Chemotaxis: Videos & Practice Problems

In this video, we're going to begin our lesson on chemotaxis. Recall from our previous lesson video that energy from a proton motive force or PMF for short, is used to move a cell towards a more favorable environment using its flagella. The term chemotaxis can be defined as the movement of a cell towards a chemoattractant and away from chemorepellents. A chemoattractant is a chemical that attracts a motile cell. Cells are going to be moving towards a chemoattractant. Scientists refer to this as positive chemotaxis when a cell is moving towards a chemoattractant. Now, a chemorepellant, on the other hand, is going to be a chemical that repels motile cells. Motile cells, cells that are moving, are going to be moving away from a chemorepellant. Scientists refer to this as negative chemotaxis when the cells move away from a chemorepellant. Now, phototaxis is a specific type of chemotaxis where the cell's movement is going to be towards or away from light. You can see the photo root here is associated with light. When the cell is moving towards light, we call this positive phototaxis. When the cell is moving away from light, we call this negative chemotaxis.

If we take a look at our image down below, we can get a better understanding of this. Notice on the left-hand side over here, we're showing you how cells can swim towards a chemoattractant. Notice that the chemoattractant over here is representing positive chemotaxis. Notice that the cell is moving towards the chemoattractant in this direction from right to left. On the right over here, what we're showing you is how cells can also swim away from a chemorepellant. Over here, we're showing you a chemorepellant, which is going to promote negative chemotaxis. Notice that the cell is moving away from the chemorepellant. And so this will allow the cell to move towards more favorable environments.

It turns out that the actual path that the motile cell takes towards or away from something is not going to be a continuous straight line. Because these cells move in a series of runs and tumbles, those runs and tumbles are not going to allow the cell to move in a continuous straight line for a very long period of time. We'll be able to talk more about this idea right here in our next lesson video as we move forward. But for now, this here concludes our brief introduction to chemotaxis, and I'll see you all in our next video.

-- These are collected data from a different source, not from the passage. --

==> src/i2c_pkg.sv <==
package i2c_pkg;

    ////////////////////////////////////////////////////////////////////////////
    // Data path widths
    ////////////////////////////////////////////////////////////////////////////

    // One data byte as it travels on SDA
    typedef logic [7:0] byte_t;

    // Data slots before the acknowledge slot
    localparam int BITS_PER_BYTE = 8;

    // Counts data slots within one byte
    typedef logic [3:0] bit_cnt_t;

    ////////////////////////////////////////////////////////////////////////////
    // Bit layer encodings
    ////////////////////////////////////////////////////////////////////////////

    // Quarter-bit phases, one frame clock each
    typedef enum logic [1:0] {
        PH_A = 2'b00,
        PH_B = 2'b01,
        PH_C = 2'b10,
        PH_D = 2'b11
    } frame_t;

    // Operation carried out in one bit slot
    typedef enum logic [1:0] {
        BIT_START = 2'b00,
        BIT_STOP  = 2'b01,
        BIT_WRITE = 2'b10,
        BIT_READ  = 2'b11
    } bit_cmd_t;

    // Byte sequencer states, one per kind of slot
    typedef enum logic [2:0] {
        ST_IDLE  = 3'd0,
        ST_START = 3'd1,
        ST_DATA  = 3'd2,
        ST_ACK   = 3'd3,
        ST_STOP  = 3'd4
    } byte_state_t;

endpackage
==> src/i2c_bit_ctrl.sv <==
`timescale 1ns/1ps

////////////////////////////////////////////////////////////////////////////
// Bus waveform per slot, one frame clock per phase
//
//             A       B       C       D
//   START    SCL=    SCL^    SCL^    SCL_
//            SDA^    SDA^    SDA_    SDA_
//   STOP     SCL_    SCL^    SCL^    SCL^
//            SDA_    SDA_    SDA^    SDA^
//   WRITE    SCL_    SCL^    SCL^    SCL_    SDA held at din
//   READ     SCL_    SCL^    SCL^    SCL_    SDA released
//
//   ^ released   _ pulled low   = kept as the previous slot left it
////////////////////////////////////////////////////////////////////////////

module i2c_bit_ctrl
    import i2c_pkg::*;
(
    input  logic     clk_frame,
    input  logic     rst_n,
    input  logic     bit_go,
    input  bit_cmd_t bit_cmd,
    input  logic     bit_din,
    input  logic     scl_in,
    input  logic     sda_in,
    output logic     bit_done,
    output logic     bit_dout,
    output logic     bit_busy,
    output logic     scl_oe,
    output logic     sda_oe
);

    frame_t   frame;
    frame_t   frame_nxt;
    bit_cmd_t cmd_q;
    bit_cmd_t cmd_nxt;
    logic     din_q;
    logic     din_nxt;
    logic     run_q;
    logic     run_nxt;
    logic     scl_oe_nxt;
    logic     sda_oe_nxt;
    logic     sda_smp;

    assign bit_busy = run_q;
    assign bit_done = run_q && (frame == PH_D);
    assign bit_dout = sda_smp;

    // Slot bookkeeping
    // A new slot may chain straight out of phase D
    always_comb begin
        run_nxt   = run_q;
        frame_nxt = frame;
        cmd_nxt   = cmd_q;
        din_nxt   = din_q;
        if (bit_go && (!run_q || bit_done)) begin
            run_nxt   = 1'b1;
            frame_nxt = PH_A;
            cmd_nxt   = bit_cmd;
            din_nxt   = bit_din;
        end else if (run_q) begin
            // Wraps back to PH_A after D
            run_nxt   = (frame != PH_D);
            frame_nxt = frame_t'(frame + 2'd1);
        end
    end

    // Line enables for the coming phase
    // Idle keeps the last levels, so SCL stays low between bytes
    always_comb begin
        scl_oe_nxt = scl_oe;
        sda_oe_nxt = sda_oe;
        if (run_nxt) begin
            case (cmd_nxt)
                BIT_START: begin
                    // Repeated START leaves SCL low in A while SDA lets go
                    scl_oe_nxt = (frame_nxt == PH_A) ? scl_oe : (frame_nxt == PH_D);
                    sda_oe_nxt = (frame_nxt inside {PH_C, PH_D});
                end
                BIT_STOP: begin
                    scl_oe_nxt = (frame_nxt == PH_A);
                    sda_oe_nxt = (frame_nxt inside {PH_A, PH_B});
                end
                BIT_WRITE: begin
                    scl_oe_nxt = (frame_nxt inside {PH_A, PH_D});
                    sda_oe_nxt = !din_nxt;
                end
                default: begin
                    // Read slot
                    scl_oe_nxt = (frame_nxt inside {PH_A, PH_D});
                    sda_oe_nxt = 1'b0;
                end
            endcase
        end
    end

    always_ff @(posedge clk_frame) begin
        if (!rst_n) begin
            run_q  <= 1'b0;
            frame  <= PH_A;
            scl_oe <= 1'b0;
            sda_oe <= 1'b0;
        end else begin
            run_q  <= run_nxt;
            frame  <= frame_nxt;
            scl_oe <= scl_oe_nxt;
            sda_oe <= sda_oe_nxt;
        end
    end

    // Latched slot and the SDA sample taken at the end of C
    always_ff @(posedge clk_frame) begin
        cmd_q <= cmd_nxt;
        din_q <= din_nxt;
        if (run_q && (frame == PH_C)) begin
            sda_smp <= sda_in;
        end
    end

    ////////////////////////////////////////////////////////////////////////////
    // Bus checks
    ////////////////////////////////////////////////////////////////////////////

    // Released SCL reads high unless something else stretches it
    a_no_stretch: assert property (@(posedge clk_frame) disable iff (!rst_n)
        !scl_oe |-> scl_in)
        else $error("SCL held low by another device while released");

    // SDA must hold from B into C in a data or ack slot
    a_sda_stable: assert property (@(posedge clk_frame) disable iff (!rst_n)
        run_q && (frame == PH_C) && (cmd_q inside {BIT_WRITE, BIT_READ})
            |-> $stable(sda_in))
        else $error("SDA moved while SCL high in a data slot");

endmodule

==> src/i2c_byte_ctrl.sv <==
`timescale 1ns/1ps

module i2c_byte_ctrl
    import i2c_pkg::*;
(
    input  logic     clk_frame,
    input  logic     rst_n,
    input  logic     cmd_valid,
    input  logic     cmd_start,
    input  logic     cmd_stop,
    input  logic     cmd_read,
    input  byte_t    tx_byte,
    input  logic     ack_tx,
    input  logic     bit_done,
    input  logic     bit_dout,
    output logic     busy,
    output logic     done,
    output byte_t    rx_byte,
    output logic     ack_rx,
    output logic     bit_go,
    output bit_cmd_t bit_cmd,
    output logic     bit_din
);

    byte_state_t state;
    byte_state_t state_nxt;
    byte_state_t go_state;
    bit_cnt_t    bit_cnt;
    bit_cnt_t    cnt_nxt;
    byte_t       shreg;
    logic        read_q;
    logic        stop_q;
    logic        ack_tx_q;
    logic        launch;
    logic        step;
    logic        accept;

    assign busy    = (state != ST_IDLE);
    assign accept  = cmd_valid && !busy;
    assign step    = busy && bit_done;
    // Shift register ends the byte holding what was on SDA
    assign rx_byte = shreg;

    // Slot after the one now ending
    always_comb begin
        state_nxt = state;
        cnt_nxt   = bit_cnt;
        case (state)
            ST_START: state_nxt = ST_DATA;
            ST_DATA: begin
                if (bit_cnt == bit_cnt_t'(BITS_PER_BYTE - 1)) begin
                    state_nxt = ST_ACK;
                end else begin
                    cnt_nxt = bit_cnt + 1'b1;
                end
            end
            ST_ACK:  state_nxt = stop_q ? ST_STOP : ST_IDLE;
            default: state_nxt = ST_IDLE;
        endcase
    end

    // First slot goes out on launch
    // Later ones chain off bit_done with no gap
    assign go_state = launch ? state : state_nxt;
    assign bit_go   = launch || (step && (state_nxt != ST_IDLE));

    always_comb begin
        bit_din = 1'b1;
        case (go_state)
            ST_START: bit_cmd = BIT_START;
            ST_DATA: begin
                // MSB first
                bit_cmd = read_q ? BIT_READ : BIT_WRITE;
                bit_din = shreg[BITS_PER_BYTE-1];
            end
            ST_ACK: begin
                // Master acks on reads, slave acks on writes
                bit_cmd = read_q ? BIT_WRITE : BIT_READ;
                bit_din = ack_tx_q;
            end
            default: bit_cmd = BIT_STOP;
        endcase
    end

    always_ff @(posedge clk_frame) begin
        if (!rst_n) begin
            state   <= ST_IDLE;
            bit_cnt <= '0;
            launch  <= 1'b0;
            done    <= 1'b0;
        end else begin
            launch <= 1'b0;
            done   <= 1'b0;
            if (accept) begin
                state   <= cmd_start ? ST_START : ST_DATA;
                bit_cnt <= '0;
                launch  <= 1'b1;
            end else if (step) begin
                state   <= state_nxt;
                bit_cnt <= cnt_nxt;
                // Last slot over, busy drops on the same edge
                done    <= (state_nxt == ST_IDLE);
            end
        end
    end

    // Command fields and shift register
    // Each data or ack launch shifts out the MSB and pulls in the bit just read,
    // so after the ack launch all eight received bits sit in place
    always_ff @(posedge clk_frame) begin
        if (accept) begin
            shreg    <= tx_byte;
            read_q   <= cmd_read;
            stop_q   <= cmd_stop;
            ack_tx_q <= ack_tx;
        end else if (bit_go && (go_state inside {ST_DATA, ST_ACK})) begin
            shreg <= {shreg[BITS_PER_BYTE-2:0], bit_dout};
        end
        if (step && (state == ST_ACK) && !read_q) begin
            ack_rx <= bit_dout;
        end
    end

    ////////////////////////////////////////////////////////////////////////////
    // Handshake checks
    ////////////////////////////////////////////////////////////////////////////

    a_no_cmd_busy: assert property (@(posedge clk_frame) disable iff (!rst_n)
        cmd_valid |-> !busy)
        else $error("cmd_valid while busy, command dropped");

    // Done marks exactly the falling edge of busy
    a_done_busy: assert property (@(posedge clk_frame) disable iff (!rst_n)
        done |-> (!busy && $past(busy)))
        else $error("done outside the cycle busy falls");

    // Without bit_done the bit layer must have been quiet for a full slot
    a_go_spacing: assert property (@(posedge clk_frame) disable iff (!rst_n)
        (bit_go && !bit_done) |-> (!$past(bit_go) && !$past(bit_go, 2) && !$past(bit_go, 3)))
        else $error("bit_go while a bit slot was still running");

endmodule

==> src/i2c_master_top.sv <==
`timescale 1ns/1ps

module i2c_master_top
    import i2c_pkg::*;
(
    input  logic  clk_frame,
    input  logic  rst_n,
    // Byte command
    input  logic  cmd_valid,
    input  logic  cmd_start,
    input  logic  cmd_stop,
    input  logic  cmd_read,
    input  byte_t tx_byte,
    input  logic  ack_tx,
    // Status
    output logic  busy,
    output logic  done,
    output byte_t rx_byte,
    output logic  ack_rx,
    // Open-drain pairs, high oe pulls the line low
    output logic  scl_oe,
    input  logic  scl_in,
    output logic  sda_oe,
    input  logic  sda_in
);

    // Byte layer to bit layer
    logic     bit_go;
    bit_cmd_t bit_cmd;
    logic     bit_din;
    logic     bit_done;
    logic     bit_dout;

    i2c_byte_ctrl u_byte_ctrl (
        .clk_frame (clk_frame),
        .rst_n     (rst_n),
        .cmd_valid (cmd_valid),
        .cmd_start (cmd_start),
        .cmd_stop  (cmd_stop),
        .cmd_read  (cmd_read),
        .tx_byte   (tx_byte),
        .ack_tx    (ack_tx),
        .bit_done  (bit_done),
        .bit_dout  (bit_dout),
        .busy      (busy),
        .done      (done),
        .rx_byte   (rx_byte),
        .ack_rx    (ack_rx),
        .bit_go    (bit_go),
        .bit_cmd   (bit_cmd),
        .bit_din   (bit_din)
    );

    // Slot activity is tracked by the byte layer itself
    i2c_bit_ctrl u_bit_ctrl (
        .clk_frame (clk_frame),
        .rst_n     (rst_n),
        .bit_go    (bit_go),
        .bit_cmd   (bit_cmd),
        .bit_din   (bit_din),
        .scl_in    (scl_in),
        .sda_in    (sda_in),
        .bit_done  (bit_done),
        .bit_dout  (bit_dout),
        .bit_busy  (),
        .scl_oe    (scl_oe),
        .sda_oe    (sda_oe)
    );

endmodule

==> config.mk <==
export PLATFORM = sky130hd
export DESIGN_NAME = i2c_master_top
export DESIGN_NICKNAME = d
export VERILOG_FILES = /design/src/i2c_pkg.sv /design/src/i2c_bit_ctrl.sv /design/src/i2c_byte_ctrl.sv /design/src/i2c_master_top.sv
export SDC_FILE = /design/constraint.sdc
export NUM_CORES = 1
export LEC_CHECK = 0
export BUFFER_PORTS_ARGS = -buffer_cell sky130_fd_sc_hd__buf_2
export CORE_MARGIN = 5
export CORE_UTILIZATION = 49
export CTS_BUF_LIST = sky130_fd_sc_hd__clkbuf_16
export DETAILED_ROUTE_END_ITERATION = 7
export PLACE_DENSITY = 0.67
export SLEW_MARGIN = 20
export SYNTH_ARGS = -nofsm -noshare
export SYNTH_HDL_FRONTEND = slang
export SYNTH_SLANG_ARGS = --single-unit
==> constraint.sdc <==
create_clock -name clk_frame -period 3.74 [get_ports clk_frame]
set_input_delay 0.935 -clock clk_frame [delete_from_list [all_inputs] [get_ports clk_frame]]
set_output_delay 0.935 -clock clk_frame [all_outputs]
set_load 0.01 [all_outputs]
* Word-level counts from Yosys, hierarchy flattened
Index checks and enable logic that the tools add are counted.
** Word-level totals
- Bits in registers :: 30
- Bits of input ports :: 17
- Output and inout port bits :: 13
- Logic and storage cells :: 90
** Operators by class
- Add/sub/neg operators :: 2
- Equal/unequal tests :: 16
- Multiplexer cells :: 23
- Bitwise operators :: 3
- Reductions and logical operators :: 30
** Operators with widths (count)
- two-way mux 8 bit :: 2
- two-way mux 3 bit :: 5
- == test 3 x 2 -> 1 bit, second input constant :: 4
- nonzero test 2 bit :: 6
- == test 2 bit, second input constant :: 5
- logical AND 1 bit :: 9
- case mux 3 bit (3 select lines) :: 1
- two-way mux 2 bit :: 4
- two-way mux 1 bit :: 7
- == test 3 x 1 -> 1 bit, second input constant :: 2
- case mux 2 bit (3 select lines) :: 1
- nonzero test 3 bit :: 2
- adder 4 x 1 -> 4 bit, second input constant :: 1
- == test 2 x 1 -> 1 bit, second input constant :: 2
- == test 4 x 3 -> 1 bit, second input constant :: 1
- logical NOT 1 bit :: 4
- logical NOT 2 bit :: 2
- != test 2 bit, second input constant :: 2
- case mux 1 bit (2 select lines) :: 2
- logical NOT 3 bit :: 1
- NOT 1 bit :: 3
- case mux 1 bit (3 select lines) :: 1
- AND reduction 3 bit :: 1
- OR reduction 3 bit :: 1
- 4 further kinds :: 5

* Depth between registers and ports, before layout
Gate-level depths: netlist of run 1.
- Depth after elaboration :: 11
- Mapped depth :: 10
- Gate-level depth less buffers :: 10

* Modules after synthesis
Synthesis of run 1 repeated with hierarchy kept, for this count alone.
** Second synthesis, totals
- Cells, all modules :: 165
- Area, all modules :: 1556.5 µm²
** Modules (own cells, without submodules)
- i2c_byte_ctrl :: instances 1, cells an instance 108, area an instance 1034.7 µm², seq. area each 540.5 µm²
- i2c_bit_ctrl :: instances 1, cells an instance 57, area an instance 521.8 µm², seq. area each 190.2 µm²

* Worst setup path after synthesis of run 1
OpenSTA, ideal clock, no wires.
- Kind :: input -> register
- From :: input port cmd_valid
- To :: register u_byte_ctrl.shreg[0], in the netlist u_byte_ctrl.rx_byte[0] (enable)
- Setup time :: 0.357 ns
- Arrival :: 1.623 ns
- Required time :: 3.383 ns
- Slack :: 1.760 ns
- Stages :: 3
- Buffers on the path :: 1
- Cell sequence :: nand2_1 > clkbuf_1 > o21ai_0
** On the way
- Word-level cells in the longest chain between the ends :: 2
** Ends and longest elaborated chain
- start, declared :: RTL line i2c_master_top.sv:9 : input logic cmd_valid,
- logical AND 1 bit :: RTL line i2c_byte_ctrl.sv:39 : assign accept = cmd_valid && !busy;
- nonzero test 2 bit (no source line)
- end signal, assigned :: RTL line i2c_byte_ctrl.sv:112 : shreg <= tx_byte;
- end signal, assigned :: RTL line i2c_byte_ctrl.sv:117 : shreg <= {shreg[BITS_PER_BYTE-2:0], bit_dout};
- end, declared :: RTL line i2c_byte_ctrl.sv:30 : byte_t shreg;
No other way between the ends.
A chain may end at the register's enable or synchronous reset.

* Worst setup path after layout of run 1
- From :: register u_byte_ctrl.state[0]
- To :: output port busy
** On the way
- Word-level cells in the longest chain between the ends :: 1
** Ends and longest elaborated chain
- start, declared :: RTL line i2c_byte_ctrl.sv:25 : byte_state_t state;
- start signal, assigned :: RTL line i2c_byte_ctrl.sv:95 : state <= cmd_start ? ST_START : ST_DATA;
- start signal, assigned :: RTL line i2c_byte_ctrl.sv:99 : state <= state_nxt;
- nonzero test 3 bit :: RTL line i2c_byte_ctrl.sv:38 : assign busy = (state != ST_IDLE);
- end, declared :: RTL line i2c_master_top.sv:16 : output logic busy,
No other way between the ends.

==> out/qor.yml, run 1 <==
status:
  status: "finished, final reports clean"
critical_path:
  end_kind: "primary output"
  worst_r2r_startpoint: "u_byte_ctrl.launch"
  worstSetupPathType: "reg2out"
  rr_worst_depth: 8
  cp.arrival_ns: 1.47
  critPathLaunchType: "flip-flop"
  cp.required_ns: 2.80
  r2r_slack_ns: 1.34
  cp_max_fo: 18
  cp-startpoint: "u_byte_ctrl.state[0]"
  reg2reg_to: "u_bit_ctrl.scl_oe"
sta:
  fin_crit_ns: 2.41
  max_slew_margin_pct: 56.5
  rsz0062_at_grt: "no"
  finClkSkew_ns: 0.00569
  hold_viol_final: 0
  worstMarginPinSlew_ns: 0.651
  setup_viol: 0
  max_freq_mhz: 415
  slew_violations: 0
  tns_ns: 0
  finalCritPeriodShare_pct: 64.4
worst_hold_path:
  min_from: "u_bit_ctrl.bit_dout"
  min_to: "u_byte_ctrl.ack_rx"
  whs_path_depth: 0
  hp-class: "reg2reg"
placement:
  port_buffers: 28
  hpwl_mm: 2.51
  gp_congestion: 0.829
  placedCellCount: 251
  dpl_cell_area_um2: 1840
global_route:
  grt_max_degree: 20
  gr-total-overflow: 0
  globalRouteTotalUtil_pct: 16.8
  grt_pass1_wl_mm: 5.94
  antenna_found_initial: 0
  first_global_vias: 1305
cts:
  clk-insertion-delay-late_ns: 0.27
  cts_tree: "yes"
  clkTransAtPathRegs_ns: 0.05
  cts_setup_buffers: 0
  clock_path_buffers: 2
  root_buffer: "clkbuf_16"
  cts-htree-levels: 2
  clkSinkCount: 30
  numCtsBuffers: 5
  cts_resized: 0
  postCtsHoldBufs: 0
power_and_ir_drop:
  power.density_nw_per_um2: 514
  seqPwrFrac_pct: 40.2
  switching_share_pct: 25.7
  intPower_uw: 763
  ir_drop_uv: 294
  power.switching_uw: 263
  clockPowerShare_pct: 43.6
  fin_total_pwr_mw: 1.03
  p_leak_nw: 0.847
  p_comb_share_pct: 16.2
floorplan:
  initial_utilization_pct: 50.5
  core_area_um2: 3340
  rows: 21
  fp.dieArea_um2: 4710
  die_h_um: 68.6
  die_x_um: 68.6
  pin_count: 30
logic_synthesis:
  yosysUniqueCellTypes: 47
  yosysTopAreaCell: "edfxtp_1"
  yosysTopAreaCellShare_pct: 23.2
  syn_inst: 185
  syn-num-nets: 207
  yosysSeqAreaShare_pct: 43.4
  syn-cell-area_um2: 1680
  async_reset_ff_share_pct: 0
  ys.flop_type: "dfxtp_1"
  ys_ff_latch: 30
  synth.area.top_cells: "edfxtp_1 (23%), dfxtp_1 (20%), nand2_1 (7.4%)"
  syn_avg_cell_area_um2: 9.10
  synth_edf_count: 13
  yosys_warnings: 0
route:
  firstDrtPassIters: 4
  viasPerCell: 5.43
  first_iter_violations: 97
  drcViolationCount: 0
  wirelength_mm: 3.65
  ant_nets: 0
  wire_per_inst_um: 14.1
  vias: 1407
cells_and_area:
  layout_common_cells: "nand2_1 (33), buf_2 (28), nor2_1 (18), dfxtp_1 (17), edfxtp_1 (13)"
  final_common_cell: "nand2_1"
  drive_gt1_share_pct: 18.3
  fin_nets: 234
  area_delta_synth_final_pct: 18.6
  fin_area_um2: 2000
  antennaDiodeCount: 0
  finalNonFillerCells: 259
run:
  max_cap_violations: 0
[worst max-delay path: stages, from the launching register on]
cell and delay (ns):
dfxtp_1 0.47, nor3_1 0.49, inv_1 0.09, buf_2 0.15
[layer usage]
layer	vias up	GRT usage, %	wire (um)
li1	700	-	-
met1	662	21.7	1660
met2	40	26.3	1740
met3	5	6.00	216
met4	0	5.21	33
met5	-	0	0
[cells in the mapped netlist, types with 2 or more instances]
master	instances
nand2b_1	4
mux2i_1	6
nor2b_1	8
nor4_1	3
o2bb2ai_1	2
a21oi_1	4
nand2_1	33
and2_1	4
nor3b_1	3
nor4bb_1	2
o21a_1	3
nor4b_1	2
edfxtp_1	13
and3_1	2
inv_1	7
nor3_1	7
buf_2	4
ha_1	5
nor2_1	18
xnor2_1	2
nand3_1	2
clkbuf_1	3
buf_6	2
xor2_1	2
nand3b_1	2
dfxtp_1	17
o21ai_0	5
[sequential cells by signal (all words and copies together), names as in the netlist]
signal and count:
u_byte_ctrl.rx_byte 8, u_byte_ctrl.bit_cnt 4, u_byte_ctrl.state 3, u_bit_ctrl.cmd_q 2, u_bit_ctrl.frame 2, u_bit_ctrl.bit_busy 1
u_bit_ctrl.bit_dout 1, u_bit_ctrl.din_q 1, u_bit_ctrl.scl_oe 1, u_bit_ctrl.sda_oe 1, u_byte_ctrl.ack_rx 1, u_byte_ctrl.ack_tx_q 1
u_byte_ctrl.done 1, u_byte_ctrl.launch 1, u_byte_ctrl.read_q 1, u_byte_ctrl.stop_q 1
[power by group through the flow]
stage	registers [mW]	clock network [mW]	logic [mW]
after global routing	0.417	0.463	0.183
after global placement	0.416	0	0.160
final	0.413	0.447	0.166
after detailed placement	0.417	0	0.165
after CTS	0.412	0.448	0.167
after floorplan	0.410	0	0.124
[worst max path at each step]
stage,slack (ns),cells after the start,endpoint
floorplan,1.76,3,u_byte_ctrl.rx_byte[0]
global placement,1.47,8,u_bit_ctrl.scl_oe
detailed placement,1.41,8,u_bit_ctrl.scl_oe
CTS,1.34,3,busy
global route,1.17,6,u_bit_ctrl.scl_oe
finish,1.33,3,busy
[layout make-up]
cell class,count,area (um2)
multi-input cells,138,870
inverters,8,30.0
clock inverters,3,37.5
repair buffers,29,148
clock buffers,5,125
fillers,313,1340
well taps,46,57.6
flip-flops and latches,30,731
[through the flow]
| stage | hold WS (ns) | utilization [%] | setup slack [ns] |
|---|---|---|---|
| 2_1_floorplan | 0.426 | - | 1.76 |
| 3_3_place_gp | 0.448 | 55.0 | 1.47 |
| 3_5_place_dp | 0.432 | 55.0 | 1.41 |
| 4_1_cts | 0.456 | 59.9 | 1.34 |
| 5_1_grt | 0.463 | 59.9 | 1.17 |
| 6_report | 0.456 | 59.9 | 1.33 |
[cells by family after synthesis]
logic type / after synthesis / share of synthesized area [%]
flops: 30 / 43.4
xor+xnor: 4 / 2.08
compound gates: 28 / 13.6
fa+ha+maj: 5 / 3.71
mux: 6 / 3.57
buf+inv: 17 / 4.98
simple gates: 95 / 28.7
No activity file was read; power rests on OpenSTA's default activity.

In this video, we're going to talk more about cell motility during chemotaxis. Recall from our previous lesson videos that motile cells use their flagella in a run and tumble mechanism, changing their directions during each tumble event. The run events allow the cell to move smoothly in a single direction. Now, when an attractant such as a chemoattractant is present, a cell begins to move in the direction of the higher concentration, the highest concentration of that chemoattractant. The cell has this amazing ability to sense concentration changes. The ability to sense concentration changes comes through very complex cellular mechanisms and processes. Ultimately, the cell can sense the concentration changes and is able to respond to the concentration changes by controlling the length of each run. If the concentration gets really low, the runs become longer until the concentration starts to get higher. When the concentration gets higher, the runs become shorter, and the cell knows that it's in an area where the concentration of the chemoattractant is highest.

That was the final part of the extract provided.